The baseline stm32 with M4 is the stm32f401 but prob want to go with the stm32f410 which includes a DAC which goes for $2.60 in modest volumes (1k) on digkey. Crazy the beasts of mcu's you can get now for so little money... When you consider that a legit independent 12bit DAC runs ~$1, the M4 core is only costing ~$1.60...
rainwarrior wrote:I routed the wires for the mod or something
Thanks for the details on what you've seen with your setup rainwarrior. I'm curious how you did your mod. I'm used to people simply soldering a resistor between EXP6 and audio in directly on the back side of the EXP connector. If you've got some more elaborate setup with actual wires and such that would be my first guess as to the source of the problem. I've been recommending people solder the resistor directly to the EXP connector, and also been using an ENIO myself for a few years now and never heard of such issues. So honestly I'm not too worried about it. Good news is it's solderless, so worst case it's easy to remove rendering your console completely stock. This design has pretty minimal tracing comparable to soldering the resistor directly to the EXP connector. The EXP connector socket itself even has some shielding around it which might help.
If you're gonna play the Game Boy, you gotta learn to play it right. -Kenny Rogers
User avatar
rainwarrior
Posts: 8732
Joined: Sun Jan 22, 2012 12:03 pm
Location: Canada
Contact:

Re: Infinite NES Lives teases expansion port dongle

Post by rainwarrior »

infiniteneslives wrote:
rainwarrior wrote:I routed the wires for the mod or something
Thanks for the details on what you've seen with your setup rainwarrior. I'm curious how you did your mod. I'm used to people simply soldering a resistor between EXP6 and audio in directly on the back side of the EXP connector. If you've got some more elaborate setup with actual wires and such that would be my first guess as to the source of the problem. I've been recommending people solder the resistor directly to the EXP connector, and also been using an ENIO myself for a few years now and never heard of such issues.
It's two wires from the two pins on the opposite side of the expansion port (EXP / Audio) connected to a 100k pot mounted on the back of the NES. (The pot also has a disconnect.) I'd have to take my NES apart to check, but I think they just run in a straight line to the left hand side of the NES and then along the border of the case to the rear-left of the NES where the pot is. The two wires are probably twisted together.
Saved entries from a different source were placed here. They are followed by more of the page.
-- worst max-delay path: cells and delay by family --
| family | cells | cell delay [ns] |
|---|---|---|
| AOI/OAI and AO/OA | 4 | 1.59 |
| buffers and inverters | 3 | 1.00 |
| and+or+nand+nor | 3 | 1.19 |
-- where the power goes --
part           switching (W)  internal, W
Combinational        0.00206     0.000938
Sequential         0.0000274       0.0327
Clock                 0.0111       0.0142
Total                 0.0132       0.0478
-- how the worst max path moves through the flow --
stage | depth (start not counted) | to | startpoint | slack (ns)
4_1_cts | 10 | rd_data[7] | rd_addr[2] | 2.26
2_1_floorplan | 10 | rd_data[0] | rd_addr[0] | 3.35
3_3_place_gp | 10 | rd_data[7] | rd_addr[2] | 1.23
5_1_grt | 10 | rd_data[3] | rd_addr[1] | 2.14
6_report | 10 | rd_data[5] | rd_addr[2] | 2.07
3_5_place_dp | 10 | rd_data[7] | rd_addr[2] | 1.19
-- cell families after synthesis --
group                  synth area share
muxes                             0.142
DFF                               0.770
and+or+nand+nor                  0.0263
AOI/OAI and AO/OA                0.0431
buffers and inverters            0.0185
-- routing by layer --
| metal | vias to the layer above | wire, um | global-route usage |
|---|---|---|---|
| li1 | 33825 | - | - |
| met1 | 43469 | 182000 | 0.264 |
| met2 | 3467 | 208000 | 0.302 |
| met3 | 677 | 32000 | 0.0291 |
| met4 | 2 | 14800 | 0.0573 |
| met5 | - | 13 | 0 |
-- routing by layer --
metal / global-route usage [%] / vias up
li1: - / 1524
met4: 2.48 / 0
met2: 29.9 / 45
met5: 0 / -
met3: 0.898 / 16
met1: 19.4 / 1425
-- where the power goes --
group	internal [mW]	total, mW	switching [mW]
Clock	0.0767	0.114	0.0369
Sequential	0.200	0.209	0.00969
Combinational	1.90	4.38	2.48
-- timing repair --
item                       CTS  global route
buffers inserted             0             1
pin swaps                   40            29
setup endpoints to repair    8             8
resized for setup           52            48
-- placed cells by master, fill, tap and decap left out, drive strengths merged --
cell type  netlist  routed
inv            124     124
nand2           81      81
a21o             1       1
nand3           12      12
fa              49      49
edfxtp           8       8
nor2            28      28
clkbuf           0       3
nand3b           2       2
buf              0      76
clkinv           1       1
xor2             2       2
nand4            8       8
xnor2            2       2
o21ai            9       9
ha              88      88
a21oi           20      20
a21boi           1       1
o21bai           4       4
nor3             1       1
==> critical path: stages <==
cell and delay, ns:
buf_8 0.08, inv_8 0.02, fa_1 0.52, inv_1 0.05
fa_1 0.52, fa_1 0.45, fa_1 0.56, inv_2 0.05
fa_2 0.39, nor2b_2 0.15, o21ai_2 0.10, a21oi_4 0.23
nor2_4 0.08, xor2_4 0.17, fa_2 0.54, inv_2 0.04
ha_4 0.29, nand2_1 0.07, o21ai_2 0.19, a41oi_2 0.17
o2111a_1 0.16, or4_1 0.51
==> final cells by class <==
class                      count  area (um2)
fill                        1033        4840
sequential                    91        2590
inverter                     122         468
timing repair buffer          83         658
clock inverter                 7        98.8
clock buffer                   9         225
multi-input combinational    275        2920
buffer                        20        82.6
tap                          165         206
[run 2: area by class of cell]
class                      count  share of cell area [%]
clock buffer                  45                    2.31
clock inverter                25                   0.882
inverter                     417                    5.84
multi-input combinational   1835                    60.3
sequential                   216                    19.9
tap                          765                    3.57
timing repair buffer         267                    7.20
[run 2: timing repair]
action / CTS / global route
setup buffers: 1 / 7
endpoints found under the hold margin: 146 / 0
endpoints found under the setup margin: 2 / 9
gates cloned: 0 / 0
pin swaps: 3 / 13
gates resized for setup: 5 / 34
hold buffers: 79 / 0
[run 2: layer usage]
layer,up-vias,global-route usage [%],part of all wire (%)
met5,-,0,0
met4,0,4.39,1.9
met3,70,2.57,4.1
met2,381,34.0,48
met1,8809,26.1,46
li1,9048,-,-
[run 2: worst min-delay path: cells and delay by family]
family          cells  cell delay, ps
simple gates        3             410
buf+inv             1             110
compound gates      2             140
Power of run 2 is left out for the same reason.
[config.mk]
export PLATFORM = sky130hd
export DESIGN_NAME = sdq_alu
export DESIGN_NICKNAME = d
export VERILOG_FILES = /design/src/sdq_pkg.sv /design/src/sdq_alu.sv
export SDC_FILE = /design/constraint.sdc
export NUM_CORES = 1
export LEC_CHECK = 0
export ABC_AREA = 1
export BUFFER_PORTS_ARGS = -buffer_cell sky130_fd_sc_hd__buf_4
export CORE_MARGIN = 5
export CORE_UTILIZATION = 40
export DETAILED_ROUTE_END_ITERATION = 16
export PLACE_DENSITY = 0.72
export SLEW_MARGIN = 0
export SYNTH_ARGS = -nofsm -noshare
export SYNTH_HDL_FRONTEND = slang
export SYNTH_SLANG_ARGS = --single-unit
[constraint.sdc]
create_clock -name vclk -period 4.45
set_input_delay 0.445 -clock vclk [all_inputs]
set_output_delay 0.445 -clock vclk [all_outputs]
set_load 0.005 [all_outputs]
[src/sdq_pkg.sv]
// ----------------------------------------------------------------------------
// sdq_pkg: shared types and constants of the sleep delta queue
// Entry layout, channel payloads, status codes and store commands.
// ----------------------------------------------------------------------------
package sdq_pkg;

   localparam int QUEUE_DEPTH = 16;
   localparam int ID_WIDTH    = 8;
   localparam int MAX_RESULTS = 16;
   localparam int DELTA_W     = 52;
   localparam int ALU_W       = DELTA_W + 1;
   localparam int IDX_W       = (QUEUE_DEPTH > 1) ? $clog2(QUEUE_DEPTH) : 1;
   localparam int CNT_W       = $clog2(QUEUE_DEPTH + 1);
   localparam int NRES_W      = $clog2(MAX_RESULTS + 1);
   localparam int UPT_W       = 20;

   // operation codes
   localparam logic [1:0] OP_INSERT = 2'd0;
   localparam logic [1:0] OP_REMOVE = 2'd1;
   localparam logic [1:0] OP_TICK   = 2'd2;

   // status codes
   localparam logic [2:0] ST_QUEUED   = 3'd0;
   localparam logic [2:0] ST_NOTHING  = 3'd1;
   localparam logic [2:0] ST_INVALID  = 3'd2;
   localparam logic [2:0] ST_FULL     = 3'd3;
   localparam logic [2:0] ST_REMOVED  = 3'd4;
   localparam logic [2:0] ST_NOTFOUND = 3'd5;
   localparam logic [2:0] ST_TICK     = 3'd6;

   localparam logic [UPT_W-1:0] UPT_RESET = UPT_W'(1000);
   localparam logic [31:0] NS_LIMIT  = 32'd1000000000;
   localparam logic [31:0] NS_PER_US = 32'd1000;
   localparam logic [19:0] US_PER_S  = 20'd1000000;
   // floor(ns/1000) = floor((ns>>3) * RECIP_125 >> RECIP_SHIFT) for ns < 2^30
   localparam int RECIP_SHIFT = 34;
   localparam logic [27:0] RECIP_125 = 28'd137438954;

   typedef struct packed {
      logic [1:0]         op;
      logic [7:0]         process_id;
      logic [7:0]         thread_id;
      logic [31:0]        wait_tag;
      logic signed [31:0] seconds;
      logic signed [31:0] nanoseconds;
      logic [15:0]        ticks;
   } req_type;

   typedef struct packed {
      logic [2:0]  status;
      logic        woke;
      logic [7:0]  woken_process;
      logic [7:0]  woken_thread;
      logic [31:0] woken_tag;
      logic        last_result;
   } rsp_type;

   typedef struct packed {
      logic [ID_WIDTH-1:0] process_id;
      logic [ID_WIDTH-1:0] thread_id;
      logic [31:0]         tag;
      logic [DELTA_W-1:0]  delta;
   } entry_type;

   typedef enum logic [2:0] {
      CMD_NONE   = 3'd0,
      CMD_INSERT = 3'd1,
      CMD_DROP   = 3'd2,
      CMD_FOLD   = 3'd3,
      CMD_DELTA  = 3'd4
   } cmd_op_type;

   typedef struct packed {
      cmd_op_type         op;
      logic [IDX_W-1:0]   idx;
      logic [IDX_W-1:0]   rd_idx;
      entry_type          wdata;
   } store_cmd_type;

endpackage

[src/sdq_alu.sv]
// ----------------------------------------------------------------------------
// sdq_alu: shared add/subtract unit
// One wide adder used by the add and subtract steps of the sequencer; borrow doubles as compare.
// ----------------------------------------------------------------------------
module sdq_alu (
   input  logic [sdq_pkg::ALU_W-1:0] a,
   input  logic [sdq_pkg::ALU_W-1:0] b,
   input  logic                      sub,
   output logic [sdq_pkg::ALU_W-1:0] y,
   output logic                      borrow
);

   logic [sdq_pkg::ALU_W:0] full;

   // add or subtract with one extra bit for carry out
   always_comb begin
      if (sub) begin
         full = {1'b0, a} - {1'b0, b};
      end else begin
         full = {1'b0, a} + {1'b0, b};
      end
   end

   assign y      = full[sdq_pkg::ALU_W-1:0];
   assign borrow = full[sdq_pkg::ALU_W];

endmodule
<file path="src/hw/rtl/lbc_pkg.sv">
`timescale 1ns / 1ps
// Shared types, codes and constants of the LED blink controller.
// No dependencies; the other files of the block, but for lbc_stream_if, refer to it by scoped names.
package lbc_pkg;

    localparam int LED_COUNT_DEF  = 8;
    localparam int ERR_LED_DEF    = 0;
    localparam int SYS_LED_DEF    = 1;
    localparam int YELLOW_LED_DEF = 2;

    // Lines 0..2 form the red/green/yellow group in dual mode.
    localparam logic [7:0] RGY_GROUP = 8'h07;

    localparam logic [15:0] FLASH_PERIOD_RST     = 16'd500;
    localparam logic [15:0] ERROR_PERIOD_RST     = 16'd200;
    localparam logic [3:0]  ERROR_IDLE_STEPS_RST = 4'd4;

    localparam int CFG_DATA_W  = 16;
    localparam int CFG_INDEX_W = 3;

    typedef enum logic [2:0] {
        MODE_ON     = 3'd0,
        MODE_OFF    = 3'd1,
        MODE_INVERT = 3'd2,
        MODE_FLASH  = 3'd3,
        MODE_CODE   = 3'd4,
        MODE_TICK   = 3'd5
    } mode_t;

    typedef enum logic [CFG_INDEX_W-1:0] {
        CFG_COMBINE_MASK     = 3'd0,
        CFG_FLASH_PERIOD     = 3'd1,
        CFG_ERROR_PERIOD     = 3'd2,
        CFG_ERROR_IDLE_STEPS = 3'd3,
        CFG_DUAL_MODE        = 3'd4
    } cfg_index_t;

    typedef struct packed {
        logic [2:0] mode;
        logic [2:0] led_index;
        logic [3:0] error_code;
    } cmd_t;

    typedef struct packed {
        logic [7:0] led_levels;
        logic [7:0] led_changed;
    } res_t;

    // Handshake status passed from the result register to the command register.
    typedef struct packed {
        logic free;
    } out_status_t;

    // Strobe and command passed from the command register to the state unit.
    typedef struct packed {
        logic advance;
        cmd_t cmd;
    } step_t;

endpackage

</file>
<file path="src/hw/rtl/lbc_stream_if.sv">
`timescale 1ns / 1ps
// Valid/ready channel used for the command and result streams.
// The payload type is set per instance from the types in lbc_pkg.
interface lbc_stream_if #(
    parameter type payload_t = logic
);
    logic     valid;
    logic     ready;
    payload_t payload;

    modport source (output valid, output payload, input ready);
    modport sink   (input valid, input payload, output ready);
endinterface

</file>
<file path="src/hw/rtl/lbc_cmd_reg.sv">
`timescale 1ns / 1ps
// Command register: holds one accepted command until the state unit takes it.
// Depends on lbc_pkg and lbc_stream_if.
module lbc_cmd_reg (
    input  logic                clk,
    input  logic                rst_n,
    lbc_stream_if.sink          cmd,
    input  lbc_pkg::out_status_t status,
    output lbc_pkg::step_t      step
);
    logic         valid_reg;
    logic         valid_next;
    lbc_pkg::cmd_t cmd_reg;
    logic         advance;

    assign advance   = valid_reg && status.free;
    assign cmd.ready = !valid_reg || status.free;

    always_comb
    begin
        valid_next = valid_reg;
        if (cmd.valid && cmd.ready)
        begin
            valid_next = 1'b1;
        end
        else if (advance)
        begin
            valid_next = 1'b0;
        end
    end

    always_ff @(posedge clk or negedge rst_n)
    begin
        if (!rst_n)
        begin
            valid_reg <= 1'b0;
        end
        else
        begin
            valid_reg <= valid_next;
        end
    end

    always_ff @(posedge clk)
    begin
        if (cmd.valid && cmd.ready)
        begin
            cmd_reg <= cmd.payload;
        end
    end

    assign step.advance = advance;
    assign step.cmd     = cmd_reg;
endmodule

</file>
<file path="src/hw/rtl/lbc_state.sv">
`timescale 1ns / 1ps
// LED marks, driven levels, error pattern and countdowns, plus the register file.
// Depends on lbc_pkg.
module lbc_state #(
    parameter int LED_COUNT  = lbc_pkg::LED_COUNT_DEF,
    parameter int ERR_LED    = lbc_pkg::ERR_LED_DEF,
    parameter int SYS_LED    = lbc_pkg::SYS_LED_DEF,
    parameter int YELLOW_LED = lbc_pkg::YELLOW_LED_DEF
) (
    input  logic                              clk,
    input  logic                              rst_n,
    input  logic                              cfg_we,
    input  logic [lbc_pkg::CFG_INDEX_W-1:0]   cfg_index,
    input  logic [lbc_pkg::CFG_DATA_W-1:0]    cfg_data,
    input  lbc_pkg::step_t                    step,
    output lbc_pkg::res_t                     result
);
    localparam logic [3:0] LED_COUNT_W = 4'(LED_COUNT);
    localparam logic [7:0] LINE_MASK   = 8'((1 << LED_COUNT) - 1);
    localparam logic [2:0] ERR_IDX     = 3'(ERR_LED);
    localparam logic [2:0] SYS_IDX     = 3'(SYS_LED);
    localparam logic [2:0] YEL_IDX     = 3'(YELLOW_LED);
    localparam logic [7:0] ERR_BIT     = 8'd1 << ERR_IDX;
    localparam logic [7:0] SYS_BIT     = 8'd1 << SYS_IDX;

    logic [7:0]  combine_reg;
    logic [15:0] flash_period_reg;
    logic [15:0] error_period_reg;
    logic [3:0]  idle_steps_reg;
    logic        dual_reg;

    logic [7:0]  on_reg, on_next;
    logic [7:0]  flash_reg, flash_next;
    logic [7:0]  drv_reg, drv_next;
    logic [3:0]  code_reg, code_next;
    logic [5:0]  blink_reg, blink_next;
    logic [15:0] fcd_reg, fcd_next;
    logic [15:0] ecd_reg, ecd_next;

    logic [2:0]  line;
    logic [7:0]  bit_sel;
    logic [7:0]  others;
    logic        yellow;
    logic [5:0]  blink_limit;
    logic [5:0]  blink_inc;
    logic [15:0] flash_reload;
    logic [15:0] error_reload;

    always_ff @(posedge clk or negedge rst_n)
    begin
        if (!rst_n)
        begin
            combine_reg      <= '0;
            flash_period_reg <= lbc_pkg::FLASH_PERIOD_RST;
            error_period_reg <= lbc_pkg::ERROR_PERIOD_RST;
            idle_steps_reg   <= lbc_pkg::ERROR_IDLE_STEPS_RST;
            dual_reg         <= 1'b0;
        end
        else if (cfg_we)
        begin
            unique case (cfg_index)
                lbc_pkg::CFG_COMBINE_MASK:     combine_reg      <= cfg_data[7:0];
                lbc_pkg::CFG_FLASH_PERIOD:     flash_period_reg <= cfg_data;
                lbc_pkg::CFG_ERROR_PERIOD:     error_period_reg <= cfg_data;
                lbc_pkg::CFG_ERROR_IDLE_STEPS: idle_steps_reg   <= cfg_data[3:0];
                lbc_pkg::CFG_DUAL_MODE:        dual_reg         <= cfg_data[0];
                default:
                begin
                end
            endcase
        end
    end

    // A period of zero behaves as a period of one.
    assign flash_reload = (flash_period_reg == 16'd0) ? 16'd0 : flash_period_reg - 16'd1;
    assign error_reload = (error_period_reg == 16'd0) ? 16'd0 : error_period_reg - 16'd1;

    assign line    = step.cmd.led_index;
    assign bit_sel = 8'd1 << line;
    assign others  = combine_reg & ~bit_sel;
    assign yellow  = dual_reg && (line == YEL_IDX);

    // The pattern ends after the idle steps and 2*code pulse edges.
    assign blink_limit = {2'b00, idle_steps_reg} + {1'b0, code_reg, 1'b0} - 6'd1;
    assign blink_inc   = blink_reg + 6'd1;

    always_comb
    begin
        on_next    = on_reg;
        flash_next = flash_reg;
        drv_next   = drv_reg;
        code_next  = code_reg;
        blink_next = blink_reg;
        fcd_next   = fcd_reg;
        ecd_next   = ecd_reg;

        case (step.cmd.mode) inside
            lbc_pkg::MODE_ON, lbc_pkg::MODE_OFF, lbc_pkg::MODE_INVERT, lbc_pkg::MODE_FLASH:
            begin
                if ({1'b0, line} < LED_COUNT_W)
                begin
                    if (combine_reg[line])
                    begin
                        on_next    = on_next & ~others;
                        flash_next = flash_next & ~others;
                        if (combine_reg[ERR_IDX])
                        begin
                            code_next  = 4'd0;
                            blink_next = 6'd0;
                        end
                    end
                    if (line == ERR_IDX)
                    begin
                        code_next  = 4'd0;
                        blink_next = 6'd0;
                    end
                    if (dual_reg)
                    begin
                        if (step.cmd.mode == lbc_pkg::MODE_ON ||
                            step.cmd.mode == lbc_pkg::MODE_OFF)
                        begin
                            on_next = on_next & ~lbc_pkg::RGY_GROUP;
                        end
                        else
                        begin
                            on_next = on_next & ~(lbc_pkg::RGY_GROUP & ~bit_sel);
                        end
                        flash_next = flash_next & ~lbc_pkg::RGY_GROUP;
                    end
                    case (step.cmd.mode)
                        lbc_pkg::MODE_ON:
                        begin
                            if (yellow)
                            begin
                                on_next = on_next | ERR_BIT | SYS_BIT;
                            end
                            else
                            begin
                                on_next    = on_next | bit_sel;
                                flash_next = flash_next & ~bit_sel;
                            end
                        end
                        lbc_pkg::MODE_OFF:
                        begin
                            if (yellow)
                            begin
                                on_next = on_next & ~(ERR_BIT | SYS_BIT);
                            end
                            else
                            begin
                                on_next    = on_next & ~bit_sel;
                                flash_next = flash_next & ~bit_sel;
                            end
                        end
                        lbc_pkg::MODE_INVERT:
                        begin
                            if (yellow)
                            begin
                                on_next = on_next ^ (ERR_BIT | SYS_BIT);
                            end
                            else
                            begin
                                on_next    = on_next ^ bit_sel;
                                flash_next = flash_next & ~bit_sel;
                            end
                        end
                        default:
                        begin
                            if (yellow)
                            begin
                                flash_next = flash_next | ERR_BIT | SYS_BIT;
                            end
                            else
                            begin
                                on_next    = on_next & ~bit_sel;
                                flash_next = flash_next | bit_sel;
                            end
                        end
                    endcase
                end
            end
            lbc_pkg::MODE_CODE:
            begin
                if (step.cmd.error_code != code_reg)
                begin
                    if (step.cmd.error_code != 4'd0)
                    begin
                        if (combine_reg[ERR_IDX])
                        begin
                            on_next    = on_next & ~(combine_reg & ~ERR_BIT);
                            flash_next = flash_next & ~(combine_reg & ~ERR_BIT);
                        end
                        if (dual_reg)
                        begin
                            on_next    = on_next & ~lbc_pkg::RGY_GROUP;
                            flash_next = flash_next & ~lbc_pkg::RGY_GROUP;
                        end
                        else
                        begin
                            on_next    = on_next & ~ERR_BIT;
                            flash_next = flash_next & ~ERR_BIT;
                        end
                    end
                    code_next  = step.cmd.error_code;
                    blink_next = 6'd0;
                end
            end
            lbc_pkg::MODE_TICK:
            begin
                // Error pattern step first; the countdown holds at zero with no code.
                if (ecd_reg == 16'd0)
                begin
                    if (code_reg != 4'd0)
                    begin
                        ecd_next = error_reload;
                        if (blink_reg < {2'b00, idle_steps_reg})
                        begin
                            on_next = on_next & ~ERR_BIT;
                        end
                        else
                        begin
                            on_next = on_next ^ ERR_BIT;
                        end
                        blink_next = (blink_inc > blink_limit) ? 6'd0 : blink_inc;
                        drv_next   = (drv_next & ~ERR_BIT) | (on_next & ERR_BIT);
                    end
                end
                else
                begin
                    ecd_next = ecd_reg - 16'd1;
                end

                if (fcd_reg == 16'd0)
                begin
                    fcd_next = flash_reload;
                    drv_next = ((drv_next ^ flash_next) & flash_next) | on_next;
                end
                else
                begin
                    fcd_next = fcd_reg - 16'd1;
                end
            end
            default:
            begin
            end
        endcase

        on_next    = on_next & LINE_MASK;
        flash_next = flash_next & LINE_MASK;
        drv_next   = drv_next & LINE_MASK;
    end

    always_ff @(posedge clk or negedge rst_n)
    begin
        if (!rst_n)
        begin
            on_reg    <= '0;
            flash_reg <= SYS_BIT & LINE_MASK;
            drv_reg   <= '0;
            code_reg  <= '0;
            blink_reg <= '0;
            fcd_reg   <= '0;
            ecd_reg   <= '0;
        end
        else if (step.advance)
        begin
            on_reg    <= on_next;
            flash_reg <= flash_next;
            drv_reg   <= drv_next;
            code_reg  <= code_next;
            blink_reg <= blink_next;
            fcd_reg   <= fcd_next;
            ecd_reg   <= ecd_next;
        end
    end

    assign result.led_levels  = drv_next;
    assign result.led_changed = drv_reg ^ drv_next;
endmodule

</file>
<file path="src/hw/rtl/lbc_res_reg.sv">
`timescale 1ns / 1ps
// Result register: holds one result until the downstream side takes it.
// Depends on lbc_pkg and lbc_stream_if.
module lbc_res_reg (
    input  logic                 clk,
    input  logic                 rst_n,
    input  logic                 load,
    input  lbc_pkg::res_t        result,
    output lbc_pkg::out_status_t status,
    lbc_stream_if.source         res
);
    logic          valid_reg;
    logic          valid_next;
    lbc_pkg::res_t res_reg;

    assign status.free = !valid_reg || res.ready;

    always_comb
    begin
        valid_next = valid_reg;
        if (load)
        begin
            valid_next = 1'b1;
        end
        else if (res.ready)
        begin
            valid_next = 1'b0;
        end
    end

    always_ff @(posedge clk or negedge rst_n)
    begin
        if (!rst_n)
        begin
            valid_reg <= 1'b0;
        end
        else
        begin
            valid_reg <= valid_next;
        end
    end

    always_ff @(posedge clk)
    begin
        if (load)
        begin
            res_reg <= result;
        end
    end

    assign res.valid   = valid_reg;
    assign res.payload = res_reg;
endmodule

</file>
<file path="src/hw/rtl/led_blink_controller_top.sv">
`timescale 1ns / 1ps
// Top level of the LED blink controller: command register, state unit, result register.
// Depends on lbc_pkg, lbc_stream_if, lbc_cmd_reg, lbc_state and lbc_res_reg.
//
//   Channel  Direction  Handshake      Payload
//   cmd      in         valid/ready    mode, led_index, error_code
//   res      out        valid/ready    led_levels, led_changed
//   cfg      in         cfg_we only    cfg_index, cfg_data (16 bits)
//
// Every command yields exactly one result. A transfer on cmd lands in the command
// register; once the result register has room, the state unit updates all marks, levels
// and countdowns in a single pass and the result register captures the outcome on the
// same edge, so one command per cycle is sustained while res takes every result.
// Reset (rst_n low, asynchronous) restores the register defaults and clears all
// LED state except the flash mark of the system LED.
// A stalled res channel holds its result; cmd keeps taking one more transfer
// into the command register, then stalls until the result is taken.
module led_blink_controller_top #(
    parameter int LED_COUNT  = lbc_pkg::LED_COUNT_DEF,
    parameter int ERR_LED    = lbc_pkg::ERR_LED_DEF,
    parameter int SYS_LED    = lbc_pkg::SYS_LED_DEF,
    parameter int YELLOW_LED = lbc_pkg::YELLOW_LED_DEF
) (
    input  logic                            clk,
    input  logic                            rst_n,
    input  logic                            cfg_we,
    input  logic [lbc_pkg::CFG_INDEX_W-1:0] cfg_index,
    input  logic [lbc_pkg::CFG_DATA_W-1:0]  cfg_data,
    lbc_stream_if.sink                      cmd,
    lbc_stream_if.source                    res
);
    // Free slot in the result register, fed back to the command register.
    lbc_pkg::out_status_t status;
    // Command handed to the state unit and the strobe that commits it.
    lbc_pkg::step_t       step;
    // Combinational outcome of the committed command.
    lbc_pkg::res_t        result;

    lbc_cmd_reg u_cmd_reg (
        .clk    (clk),
        .rst_n  (rst_n),
        .cmd    (cmd),
        .status (status),
        .step   (step)
    );

    lbc_state #(
        .LED_COUNT  (LED_COUNT),
        .ERR_LED    (ERR_LED),
        .SYS_LED    (SYS_LED),
        .YELLOW_LED (YELLOW_LED)
    ) u_state (
        .clk       (clk),
        .rst_n     (rst_n),
        .cfg_we    (cfg_we),
        .cfg_index (cfg_index),
        .cfg_data  (cfg_data),
        .step      (step),
        .result    (result)
    );

    // The result register loads on the same edge that commits the state update.
    lbc_res_reg u_res_reg (
        .clk    (clk),
        .rst_n  (rst_n),
        .load   (step.advance),
        .result (result),
        .status (status),
        .res    (res)
    );
endmodule

</file>
<file path="src/flat_wrapper.sv">
// flat-port wrapper written by rule: the top's interface ports become plain ports
module led_blink_controller_top_flat 
#(
    parameter int LED_COUNT  = lbc_pkg::LED_COUNT_DEF,
    parameter int ERR_LED    = lbc_pkg::ERR_LED_DEF,
    parameter int SYS_LED    = lbc_pkg::SYS_LED_DEF,
    parameter int YELLOW_LED = lbc_pkg::YELLOW_LED_DEF
)
  (clk, rst_n, cfg_we, cfg_index, cfg_data, cmd_valid, cmd_payload, cmd_ready, res_valid, res_payload, res_ready);
  lbc_stream_if #(.payload_t(lbc_pkg::cmd_t)) cmd_i ();
  lbc_stream_if #(.payload_t(lbc_pkg::res_t)) res_i ();
  input  logic clk;
  input  logic rst_n;
  input  logic cfg_we;
  input  logic [lbc_pkg::CFG_INDEX_W-1:0] cfg_index;
  input  logic [lbc_pkg::CFG_DATA_W-1:0] cfg_data;
  input wire logic [$bits(cmd_i.valid)-1:0] cmd_valid;
  input wire logic [$bits(cmd_i.payload)-1:0] cmd_payload;
  output wire logic [$bits(cmd_i.ready)-1:0] cmd_ready;
  output wire logic [$bits(res_i.valid)-1:0] res_valid;
  output wire logic [$bits(res_i.payload)-1:0] res_payload;
  input wire logic [$bits(res_i.ready)-1:0] res_ready;
  assign cmd_i.valid = cmd_valid;
  assign cmd_i.payload = cmd_payload;
  assign cmd_ready = cmd_i.ready;
  assign res_valid = res_i.valid;
  assign res_payload = res_i.payload;
  assign res_i.ready = res_ready;
  led_blink_controller_top #(.LED_COUNT(LED_COUNT), .ERR_LED(ERR_LED), .SYS_LED(SYS_LED), .YELLOW_LED(YELLOW_LED)) u_core (.clk(clk), .rst_n(rst_n), .cfg_we(cfg_we), .cfg_index(cfg_index), .cfg_data(cfg_data), .cmd(cmd_i), .res(res_i));
endmodule
</file>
This noise only happens with a few specific NES cartridges. On most (including PowerPak, or Famicom carts with expansion audio through an adapter) there is no audible difference between disconnected or not.

Though, I would also say that it's pretty normal for there to be similar noise on the NES' audio to begin with, unrelated to the mod. The only reason I can distinguish this noise from that noise is that I do have a volume knob and disconnect switch that I can use to turn it on and off and hear the difference. If I had just soldered a 47k resistor directly to the board I'd have no way of knowing the difference between buzzing coming through that or from other normal sources, since I wouldn't be able to turn it off by itself. (So... "never heard of such issues" isn't really good evidence that the problem doesn't exist, in my view? You'd have to have a way to compare to be able to notice. I'm not electrical engineer though, so I can't speculate whether this is a plausible problem for the adapter, just it's something that seems to be one for my mod.)

Also, having an easily accessible pot is very useful, even if you only want to use it with a PowerPak-- the PowerPak's expansion audio implementations are not very well balanced, IMO.
FrankenGraphics wrote:(various suggestions) but a circuit breaker is probably much better anyway at this point.
Yes, the disconnect switch already solves the problem completely. I really would not want to build some sort of filter or gate in there, the whole point is to receive the expansion audio!
Last edited by rainwarrior on Tue Jul 11, 2017 2:15 pm, edited 1 time in total.